Thursday, August 23, 2012

My Dad

So it was Paul the postcard you sent me. 
I fall from the window in the early morning of your discussion.
Oliver and those owls recommend staying lonely.
Friends and enemies circulate through the wasteland.
The polite action seldom silences one thing.
Wasn't it enough in the days of the phone booth?

The king's highway finds it way into my notebook.
The cornerstone got lost in my priorities.
I'm making this list to find it again.
Self-talk plays over and over at the mild level of encouragement.
I have given up so many times that by now all the birds
have flown off the wire.
I climb some mountains, but it's only in your paintings.
Your grace catches the impression of a lone lily pad.
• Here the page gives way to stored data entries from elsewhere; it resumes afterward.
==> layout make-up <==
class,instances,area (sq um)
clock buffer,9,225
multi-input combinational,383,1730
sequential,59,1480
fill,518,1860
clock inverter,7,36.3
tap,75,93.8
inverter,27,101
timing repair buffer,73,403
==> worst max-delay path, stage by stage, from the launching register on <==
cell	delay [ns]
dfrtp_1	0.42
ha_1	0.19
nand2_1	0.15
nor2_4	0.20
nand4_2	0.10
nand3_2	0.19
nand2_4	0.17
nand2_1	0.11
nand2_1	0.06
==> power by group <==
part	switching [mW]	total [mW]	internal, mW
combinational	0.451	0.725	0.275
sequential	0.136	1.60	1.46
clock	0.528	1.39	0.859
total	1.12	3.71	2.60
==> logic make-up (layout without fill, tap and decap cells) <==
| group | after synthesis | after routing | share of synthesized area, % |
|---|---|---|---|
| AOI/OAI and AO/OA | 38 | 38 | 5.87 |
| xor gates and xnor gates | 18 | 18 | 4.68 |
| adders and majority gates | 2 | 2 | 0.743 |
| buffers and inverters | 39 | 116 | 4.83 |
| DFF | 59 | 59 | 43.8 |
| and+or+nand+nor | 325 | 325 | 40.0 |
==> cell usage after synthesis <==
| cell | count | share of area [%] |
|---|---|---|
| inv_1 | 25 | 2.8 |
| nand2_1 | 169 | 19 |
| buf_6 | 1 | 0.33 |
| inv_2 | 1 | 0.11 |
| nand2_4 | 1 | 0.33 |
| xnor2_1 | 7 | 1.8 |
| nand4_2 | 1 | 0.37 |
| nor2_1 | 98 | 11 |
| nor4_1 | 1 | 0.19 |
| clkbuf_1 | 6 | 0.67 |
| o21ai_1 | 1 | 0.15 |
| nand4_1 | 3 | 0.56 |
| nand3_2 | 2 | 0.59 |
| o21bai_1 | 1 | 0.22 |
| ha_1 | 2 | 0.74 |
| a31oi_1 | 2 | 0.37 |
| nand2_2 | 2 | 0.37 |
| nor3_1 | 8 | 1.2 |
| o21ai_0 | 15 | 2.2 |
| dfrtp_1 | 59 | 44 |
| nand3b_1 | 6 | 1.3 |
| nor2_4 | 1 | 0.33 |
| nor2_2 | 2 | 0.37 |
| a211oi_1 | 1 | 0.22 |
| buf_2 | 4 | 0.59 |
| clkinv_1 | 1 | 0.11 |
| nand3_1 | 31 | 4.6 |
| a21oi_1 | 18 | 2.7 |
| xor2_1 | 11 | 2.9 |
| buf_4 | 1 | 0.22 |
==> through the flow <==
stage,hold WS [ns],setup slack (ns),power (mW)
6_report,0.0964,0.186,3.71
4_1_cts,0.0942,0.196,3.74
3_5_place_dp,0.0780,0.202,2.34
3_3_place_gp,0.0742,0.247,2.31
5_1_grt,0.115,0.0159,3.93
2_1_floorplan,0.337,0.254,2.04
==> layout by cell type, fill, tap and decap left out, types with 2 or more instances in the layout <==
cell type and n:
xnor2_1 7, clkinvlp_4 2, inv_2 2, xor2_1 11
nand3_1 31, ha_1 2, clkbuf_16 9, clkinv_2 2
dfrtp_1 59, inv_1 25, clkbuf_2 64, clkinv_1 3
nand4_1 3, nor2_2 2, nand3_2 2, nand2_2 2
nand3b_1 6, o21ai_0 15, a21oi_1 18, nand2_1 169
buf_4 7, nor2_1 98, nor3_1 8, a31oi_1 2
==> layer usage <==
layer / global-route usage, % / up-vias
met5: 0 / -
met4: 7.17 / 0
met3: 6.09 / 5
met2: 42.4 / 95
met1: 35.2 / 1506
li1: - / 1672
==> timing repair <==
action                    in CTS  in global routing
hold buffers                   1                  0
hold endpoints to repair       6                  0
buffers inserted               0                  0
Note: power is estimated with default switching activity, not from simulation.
### src/rtl/dma_read_arbiter_pkg.sv
// accel_dma_pkg: shared encodings and defaults for the accelerator DMA arbiters.
// Used by dma_read_arbiter now and the write-back arbiter later.
package accel_dma_pkg;

    localparam int DMA_ADDR_W = 32;
    localparam int DMA_DATA_W = 256;
    localparam int DMA_LEN_W  = 8;

    localparam int REQ_A = 0;
    localparam int REQ_B = 1;

    typedef enum logic [1:0] {
        IDLE = 2'b00,
        CMD  = 2'b01,
        DATA = 2'b10
    } arb_state_t;

    function automatic int wrap_inc(input int idx, input int n);
        return (idx + 1 >= n) ? 0 : idx + 1;
    endfunction

endpackage

### src/rtl/dma_read_arbiter_if.sv
// Handshake bundles around the DMA read arbiter.
// dma_req_if: tile loaders (master) <-> arbiter (slave); dma_rd_if: arbiter (master) <-> engine (slave).
interface dma_req_if
    import accel_dma_pkg::*;
#(
    parameter int NUM_REQ = 2,
    parameter int ADDR_W  = DMA_ADDR_W,
    parameter int DATA_W  = DMA_DATA_W,
    parameter int LEN_W   = DMA_LEN_W
) ();
    logic [NUM_REQ-1:0]        req_valid;
    logic [NUM_REQ-1:0]        req_ready;
    logic [NUM_REQ*ADDR_W-1:0] req_addr;
    logic [NUM_REQ*LEN_W-1:0]  req_len;
    logic [NUM_REQ-1:0]        rsp_valid;
    logic [DATA_W-1:0]         rsp_data;
    logic                      rsp_last;
    logic [NUM_REQ-1:0]        rsp_ready;

    modport master (
        output req_valid, req_addr, req_len, rsp_ready,
        input  req_ready, rsp_valid, rsp_data, rsp_last
    );

    modport slave (
        input  req_valid, req_addr, req_len, rsp_ready,
        output req_ready, rsp_valid, rsp_data, rsp_last
    );
endinterface

interface dma_rd_if
    import accel_dma_pkg::*;
#(
    parameter int ADDR_W = DMA_ADDR_W,
    parameter int DATA_W = DMA_DATA_W,
    parameter int LEN_W  = DMA_LEN_W
) ();
    logic              cmd_valid;
    logic              cmd_ready;
    logic [ADDR_W-1:0] cmd_addr;
    logic [LEN_W-1:0]  cmd_len;
    logic              dma_rvalid;
    logic [DATA_W-1:0] dma_rdata;
    logic              dma_rlast;
    logic              dma_rready;

    modport master (
        output cmd_valid, cmd_addr, cmd_len, dma_rready,
        input  cmd_ready, dma_rvalid, dma_rdata, dma_rlast
    );

    modport slave (
        input  cmd_valid, cmd_addr, cmd_len, dma_rready,
        output cmd_ready, dma_rvalid, dma_rdata, dma_rlast
    );
endinterface

### src/rtl/dma_read_arbiter_rr_select.sv
// rr_select: combinational rotating-priority picker.
// Returns the first set request at or above ptr, wrapping modulo N.
module rr_select #(
    parameter int N = 2,
    parameter int W = $clog2(N)
) (
    input  logic [N-1:0] req,
    input  logic [W-1:0] ptr,
    output logic         found,
    output logic [W-1:0] idx
);

    // Walk offsets from farthest to nearest so the nearest hit wins.
    always_comb begin
        found = 1'b0;
        idx   = '0;
        for (int i = N - 1; i >= 0; i--) begin
            if (req[(int'(ptr) + i) % N]) begin
                found = 1'b1;
                idx   = W'((int'(ptr) + i) % N);
            end
        end
    end

endmodule

### src/rtl/dma_read_arbiter.sv
// dma_read_arbiter: round-robin share of one DMA read channel, one burst in flight.
// Optional DMA_ARB_LEN_CHECK_EN adds a beat counter driving the sticky len_err flag.
module dma_read_arbiter
    import accel_dma_pkg::*;
#(
    parameter int NUM_REQ = 2,
    parameter int ADDR_W  = DMA_ADDR_W,
    parameter int DATA_W  = DMA_DATA_W,
    parameter int LEN_W   = DMA_LEN_W
) (
    input  logic                       clk,
    input  logic                       rstn,
    dma_req_if.slave                   req,
    dma_rd_if.master                   dma,
    output logic [$clog2(NUM_REQ)-1:0] grant_id,
    output logic                       busy,
    output logic                       len_err
);

    localparam int ID_W = $clog2(NUM_REQ);

    arb_state_t        state;
    logic [ID_W-1:0]   rr_ptr;
    logic [ID_W-1:0]   grant_q;
    logic [ADDR_W-1:0] cmd_addr_q;
    logic [LEN_W-1:0]  cmd_len_q;
    logic              cmd_valid_q;

    logic               pick_found;
    logic [ID_W-1:0]    pick_idx;
    logic [NUM_REQ-1:0] pick_oh;
    logic [NUM_REQ-1:0] grant_oh;
    logic               in_data;
    logic               xfer;

    rr_select #(
        .N (NUM_REQ),
        .W (ID_W)
    ) u_rr_select (
        .req   (req.req_valid),
        .ptr   (rr_ptr),
        .found (pick_found),
        .idx   (pick_idx)
    );

    always_comb begin
        pick_oh           = '0;
        pick_oh[pick_idx] = 1'b1;
        grant_oh          = '0;
        grant_oh[grant_q] = 1'b1;
    end

    assign in_data = (state == DATA);
    assign xfer    = in_data && dma.dma_rvalid && dma.dma_rready;

    // The accept pulse is gated by rstn so nothing is granted while in reset.
    assign req.req_ready = (rstn && state == IDLE && pick_found) ? pick_oh : '0;
    assign req.rsp_valid = (in_data && dma.dma_rvalid) ? grant_oh : '0;
    assign req.rsp_data  = dma.dma_rdata;
    assign req.rsp_last  = dma.dma_rlast;
    assign dma.dma_rready = in_data && req.rsp_ready[grant_q];

    assign dma.cmd_valid = cmd_valid_q;
    assign dma.cmd_addr  = cmd_addr_q;
    assign dma.cmd_len   = cmd_len_q;
    assign grant_id      = grant_q;
    assign busy          = (state != IDLE);

    always_ff @(posedge clk) begin
        if (!rstn) begin
            state       <= IDLE;
            rr_ptr      <= '0;
            grant_q     <= '0;
            cmd_valid_q <= 1'b0;
            cmd_addr_q  <= '0;
            cmd_len_q   <= '0;
        end else begin
            case (state)
                IDLE: begin
                    if (pick_found) begin
                        grant_q     <= pick_idx;
                        cmd_addr_q  <= req.req_addr[int'(pick_idx)*ADDR_W +: ADDR_W];
                        cmd_len_q   <= req.req_len[int'(pick_idx)*LEN_W +: LEN_W];
                        cmd_valid_q <= 1'b1;
                        state       <= CMD;
                    end
                end
                CMD: begin
                    if (dma.cmd_ready) begin
                        cmd_valid_q <= 1'b0;
                        state       <= DATA;
                    end
                end
                DATA: begin
                    if (xfer && dma.dma_rlast) begin
                        rr_ptr <= ID_W'(wrap_inc(int'(grant_q), NUM_REQ));
                        state  <= IDLE;
                    end
                end
                default: state <= IDLE;
            endcase
        end
    end

`ifdef DMA_ARB_LEN_CHECK_EN
    logic [LEN_W:0] beat_cnt;
    logic           len_err_q;

    // A beat is bad when rlast disagrees with "this is beat cmd_len".
    always_ff @(posedge clk) begin
        if (!rstn) begin
            beat_cnt  <= '0;
            len_err_q <= 1'b0;
        end else begin
            if (state == CMD && dma.cmd_ready) begin
                beat_cnt <= '0;
            end else if (xfer) begin
                beat_cnt <= beat_cnt + (LEN_W + 1)'(1);
            end
            if (xfer && (dma.dma_rlast != (beat_cnt == {1'b0, cmd_len_q}))) begin
                len_err_q <= 1'b1;
            end
        end
    end

    assign len_err = len_err_q;
`else
    assign len_err = 1'b0;
`endif

endmodule

### src/flat_wrapper.sv
// flat-port wrapper written by rule: the top's interface ports become plain ports
module dma_read_arbiter_flat import accel_dma_pkg::*;
#(
    parameter int NUM_REQ = 2,
    parameter int ADDR_W  = DMA_ADDR_W,
    parameter int DATA_W  = DMA_DATA_W,
    parameter int LEN_W   = DMA_LEN_W
)
  (clk, rstn, grant_id, busy, len_err, req_req_valid, req_req_addr, req_req_len, req_rsp_ready, req_req_ready, req_rsp_valid, req_rsp_data, req_rsp_last, dma_cmd_valid, dma_cmd_addr, dma_cmd_len, dma_dma_rready, dma_cmd_ready, dma_dma_rvalid, dma_dma_rdata, dma_dma_rlast);
  dma_req_if #(.NUM_REQ(NUM_REQ), .ADDR_W(ADDR_W), .DATA_W(DATA_W), .LEN_W(LEN_W)) req_i ();
  dma_rd_if #(.ADDR_W(ADDR_W), .DATA_W(DATA_W), .LEN_W(LEN_W)) dma_i ();
  input  logic clk;
  input  logic rstn;
  output logic [$clog2(NUM_REQ)-1:0] grant_id;
  output logic busy;
  output logic len_err;
  input wire logic [$bits(req_i.req_valid)-1:0] req_req_valid;
  input wire logic [$bits(req_i.req_addr)-1:0] req_req_addr;
  input wire logic [$bits(req_i.req_len)-1:0] req_req_len;
  input wire logic [$bits(req_i.rsp_ready)-1:0] req_rsp_ready;
  output wire logic [$bits(req_i.req_ready)-1:0] req_req_ready;
  output wire logic [$bits(req_i.rsp_valid)-1:0] req_rsp_valid;
  output wire logic [$bits(req_i.rsp_data)-1:0] req_rsp_data;
  output wire logic [$bits(req_i.rsp_last)-1:0] req_rsp_last;
  output wire logic [$bits(dma_i.cmd_valid)-1:0] dma_cmd_valid;
  output wire logic [$bits(dma_i.cmd_addr)-1:0] dma_cmd_addr;
  output wire logic [$bits(dma_i.cmd_len)-1:0] dma_cmd_len;
  output wire logic [$bits(dma_i.dma_rready)-1:0] dma_dma_rready;
  input wire logic [$bits(dma_i.cmd_ready)-1:0] dma_cmd_ready;
  input wire logic [$bits(dma_i.dma_rvalid)-1:0] dma_dma_rvalid;
  input wire logic [$bits(dma_i.dma_rdata)-1:0] dma_dma_rdata;
  input wire logic [$bits(dma_i.dma_rlast)-1:0] dma_dma_rlast;
  assign req_i.req_valid = req_req_valid;
  assign req_i.req_addr = req_req_addr;
  assign req_i.req_len = req_req_len;
  assign req_i.rsp_ready = req_rsp_ready;
  assign req_req_ready = req_i.req_ready;
  assign req_rsp_valid = req_i.rsp_valid;
  assign req_rsp_data = req_i.rsp_data;
  assign req_rsp_last = req_i.rsp_last;
  assign dma_cmd_valid = dma_i.cmd_valid;
  assign dma_cmd_addr = dma_i.cmd_addr;
  assign dma_cmd_len = dma_i.cmd_len;
  assign dma_dma_rready = dma_i.dma_rready;
  assign dma_i.cmd_ready = dma_cmd_ready;
  assign dma_i.dma_rvalid = dma_dma_rvalid;
  assign dma_i.dma_rdata = dma_dma_rdata;
  assign dma_i.dma_rlast = dma_dma_rlast;
  dma_read_arbiter #(.NUM_REQ(NUM_REQ), .ADDR_W(ADDR_W), .DATA_W(DATA_W), .LEN_W(LEN_W)) u_core (.clk(clk), .rstn(rstn), .req(req_i), .dma(dma_i), .grant_id(grant_id), .busy(busy), .len_err(len_err));
endmodule
### config.mk
export PLATFORM = sky130hd
export DESIGN_NAME = dma_read_arbiter_flat
export DESIGN_NICKNAME = d
export VERILOG_FILES = /design/src/rtl/dma_read_arbiter_pkg.sv /design/src/rtl/dma_read_arbiter_if.sv /design/src/rtl/dma_read_arbiter_rr_select.sv /design/src/rtl/dma_read_arbiter.sv /design/src/flat_wrapper.sv
export SDC_FILE = /design/constraint.sdc
export NUM_CORES = 1
export LEC_CHECK = 0
export ABC_AREA = 1
export BUFFER_PORTS_ARGS = -buffer_cell sky130_fd_sc_hd__buf_2
export CORE_AREA = 2 2 251 253
export CTS_BUF_LIST = sky130_fd_sc_hd__clkbuf_2 sky130_fd_sc_hd__clkbuf_4 sky130_fd_sc_hd__clkbuf_8
export DETAILED_ROUTE_END_ITERATION = 8
export DIE_AREA = 0 0 253 255
export PLACE_DENSITY = 0.3
export SLEW_MARGIN = 20
export SYNTH_ARGS = -nofsm -noshare
export SYNTH_HDL_FRONTEND = slang
export SYNTH_SLANG_ARGS = --single-unit
### constraint.sdc
create_clock -name clk -period 1.1 [get_ports clk]
set_input_delay 0.22 -clock clk [delete_from_list [all_inputs] [get_ports clk]]
set_output_delay 0.22 -clock clk [all_outputs]
set_load 0.05 [all_outputs]
==> run summary <==
The endpoint of the worst-slack reg-to-reg timing path is u_core.dma.cmd_addr[3]. Across every metal layer, demand over resource in global routing totals 0.0630. The post-route total power is approximately 7.1 mW. Setup repair after global routing could not meet its margin everywhere. The port buffer count came out at 137.

Of the total synthesized cell area, the portion taken by AND, OR, NAND and NOR gates is 0.270. The maximum vdd ir drop is 427 µV. TritonCTS built the clock tree.

The total vias in the final route came out at 3541. The sequential standard cell area came out at 967 µm². The length in cells of the worst reg-to-reg path is 12. The leakage dissipation came out at 2.65 nW. The detailed router's first-iteration violation count is between 100 and 150. The first-pass iteration count of the detailed router came out at 4. STA classifies the critical path startpoint as a register. The net count after synthesis is 1041. The fraction of the yosys area taken by sequential cells is 0.204.

In this run the cell area of the synthesized design comes to 4410 µm². The capture endpoint of the worst hold path is u_core.dma.cmd_len[4]. The detail-routed net length per standard cell came out at 14.5 µm.

Synthesis handed over a netlist of 696 instances. The number of core rows came out at around 90. Hold repair after CTS inserted 0 buffers.

The worst path arrival time is 1400 ps. The routed design could run at a clock period as short as 1620 ps. The utilization after layout came out at 0.0951. The proportion of synthesized area in mux cells came out at 0.

The post-route clock period utilization came out at 1.47. On the critical path the largest part of the delay comes from flip-flops. The synthesized design contains 45 register bits.

The warning count from the yosys run came out at 0. Clock tree synthesis found a total of 45 sinks. The area of combinational cells with multiple inputs is 1480 µm².

The number of filler cells placed in the layout came out at 7274. In this run the count of I/O pins placed on the die edge is 651. In this run the most critical hold path is launched from req_req_len[12].

Power spread over the standard cell area amounts to between 1000 and 1500 nW/µm². The count of nets left with antenna violations once routing finished came out at 0. At the later pin of the worst-skew pair, clock insertion delay measures 370 ps. Relative to the synthesized area, the layout overhead comes to 34.1%.

The data required time at the worst endpoint came out at slightly below 900 ps. The slowest stage of the critical path belongs to the cell sky130_fd_sc_hd__dfxtp_2. The final reports fail on negative setup slack. The total global routing overflow is 0. The maximum net fanout on the critical path came out at 3. After detailed routing, the number of vias per cell comes to around 2.5. The via count of the first global-routing pass came out at 3536. By area the synthesized netlist is led by sky130_fd_sc_hd__buf_4 (45%), sky130_fd_sc_hd__dfxtp_1 (20%), sky130_fd_sc_hd__nand2_1 (18%). The area share of the largest cell type after synthesis came out at 0.453. The area enclosed by the die boundary came out at 64500 µm². The kind of end point of the critical path is a primary output. The clock-pin slew of the registers on the worst-case setup and hold paths came out at around 130 ps.

The path class of the lowest-slack min-delay path is in2reg. The worst setup path is of the reg2out kind. The final HPWL from detailed placement is 12.5 mm.

The first global-routing pass estimated approximately 27 mm of wire. The max-cap violation count is 0. The H-tree depth is 2. The post-detailed-routing wire length came out at 20.6 mm.

After detailed routing, the number of remaining DRC violations is 0. The run finished, with violations left. The synthesized-area fraction occupied by ao, oa, aoi and oai cells is 0.00454. Routability-driven placement finished with a final weighted congestion of 0.617. The critical path goes through inv_2, nand2_4, nand3_4, nand2_4, inv_4, nand3_4, clkinvlp_4, buf_12. The maximum clock insertion buffer count came out at 2. After layout, the worst setup slack is -522 ps. The final hold violation count is 0.

The largest net degree at the start of global routing is 39. The worst slack after detailed placement came out at -219 ps. The start of the worst register-to-register path is u_core.rr_ptr. Based on the critical path, the design can be clocked at up to 616 MHz.

The number of setup violations in the final report came out at 64. The cell at the root of the clock tree is sky130_fd_sc_hd__clkbuf_8. After synthesis, the largest family of logic cells by area is buffers and inverters.

Leaving out fill and tap cells, the most frequent cell in the layout is sky130_fd_sc_hd__nand2_1. The final total negative setup slack came out at -19190 ps. The initial utilization of the core area, before any placement, comes to 0.0710. The depth of the worst hold-timing path came out at 5. The xor and xnor area share after synthesis is 0. The cell type with the highest aggregate area in the netlist is sky130_fd_sc_hd__buf_4. The synthesized area divided by synthesized cell count came out at 6.34 µm².

The number of antenna violations at the first check in global routing is 2. The die height came out at around 260 µm. The number of different library cells in the post-synthesis netlist came out at 17. Counting both buffers and inverters, the worst setup path holds a total of 4. The number of buffers inserted during clock tree synthesis came out at 5. On the final layout, the worst hold slack is 130 ps.

The arithmetic-cell share of the synthesized area counting full adders, half adders and majority gates is 0. In the layout the commonest cells are sky130_fd_sc_hd__nand2_1 (196), sky130_fd_sc_hd__buf_2 (89), sky130_fd_sc_hd__nor2_1 (64). The total count of max-transition violations in the final report is 0. Between clock sinks in the finished design, the worst skew comes to 19.2 ps.

The die outline width came out at 253 µm. Of the cells placed in the final design, the portion with a size suffix greater than 1 is 0.498. The floorplan core area came out at 62200 µm². The maximum single-stage delay on the critical path came out at 380 ps. The setup check on the worst reg-to-reg path leaves a slack of -460 ps. The post-layout net count came out at 966.
## report_power, final
group          internal (mW)  switching [mW]  leakage (nW)
clock network          0.516           0.879        0.0512
logic                   1.73            1.94          2.21
registers               1.87           0.187         0.388
## Yosys cell counts, drive strengths merged
library cell and instances:
nor2 90, dfxtp 45, nand3b 1, inv 55, nand3 7, nand4 1
nand2 212, a21oi 2, buf 280, conb 1, o21ai 2
## final cells by class
class                      count  share of cell area
timing repair buffer         198               0.362
inverter                      55              0.0374
clock inverter                 2             0.00233
tap                          799               0.169
antenna                        1            0.000423
clock buffer                   6              0.0140
multi-input combinational    316               0.251
sequential                    45               0.164
## cells by family after synthesis
kind of cell           Yosys count
DFF                             45
AOI/OAI and AO/OA                4
other                            1
buffers and inverters          335
and+or+nand+nor                311
## worst register-to-register path: cells and delay by family (launching register included)
kind                   cells  cell delay [ps]
and+or+nand+nor            6              410
buffers and inverters      6              730
DFF                        1              360
## how the worst max path moves through the flow
stage | startpoint | to | slack, ps | cells after the start
finish | u_core.rr_ptr | req_req_ready[1] | -520 | 8
global route | u_core.rr_ptr | req_req_ready[1] | -660 | 8
CTS | u_core.rr_ptr | req_req_ready[1] | -630 | 8
detailed placement | u_core.rr_ptr | req_req_ready[1] | -220 | 7
global placement | u_core.rr_ptr | req_req_ready[1] | -210 | 7
floorplan | u_core.rr_ptr | req_req_ready[1] | -160 | 8
## what timing repair did
action	in CTS	in global routing
pin swaps	30	15
resized for setup	248	36
buffers inserted	20	8
endpoints found under the setup margin	92	93
gates cloned	16	0
hold endpoints to repair	0	0
## layer usage
metal / track usage / wire length [µm] / vias to the layer above
met4: 0.0487 / 1440 / 0
met5: 0 / 0 / -
li1: - / - / 1631
met3: 0.0387 / 2640 / 106
met1: 0.0568 / 6910 / 1480
met2: 0.103 / 9660 / 324
## per-stage QoR
stage	std cells	area (µm²)
2_1_floorplan	696	4490
3_3_place_gp	1372	4330
3_5_place_dp	1372	4330
4_1_cts	1416	5790
5_1_grt	1422	5910
6_report	1422	5910
## registers in the layout, indices dropped and copies added, names as in the netlist
register and flops:
u_core.dma.cmd_addr 32, u_core.dma.cmd_len 8, u_core.state 2, u_core.dma.cmd_valid 1
u_core.grant_id 1, u_core.rr_ptr 1
Note: power is estimated with default switching activity, not from simulation.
He was studying physics in college, took the summer off
to play tennis in order to see things more clearly.
Our relationship deepened when he shared with me that he also
suffered from depression. My dad was eager to find out how I could
cope with the additional blessing of mania.
I reach out to the valuable place that is right now
on the unimproved road.
My dad and I take a bicycle ride on the edges of farmland where
wizened old trees break the wind. We find each other in the geometry
of self portraits, bicycle against open gate.

He creates establishments where one learns to drink deeply
of that lonely feeling between dusk and blackness. 
He is a citizen of the city where one falls into mud and more mud.
There is wine in the soul feeling alienation from landscaping.
Impossible, yes, but it is not impossible to recognize the puddle
that the tavern is near. Perhaps it is only the season,
and drunkenness will soon spill over into my summer days. 
The value of literacy is that we meet other people on the tight rope. 
The limitations of literacy are that we can never sidestep too far
out into that boundless space. 
We do not have the budget to document the conversations
that once threw elegant explanations into the world.

The workspace you find me in is a cabinet.
Earlier, I moved all the dishes onto one shelf.
     I move into a glass and begin to swirl.
You had a premonition I would be here.
My dad can drive any rig, and I can center any lump of clay.
The world is a wax effigy, yet we know it has a center.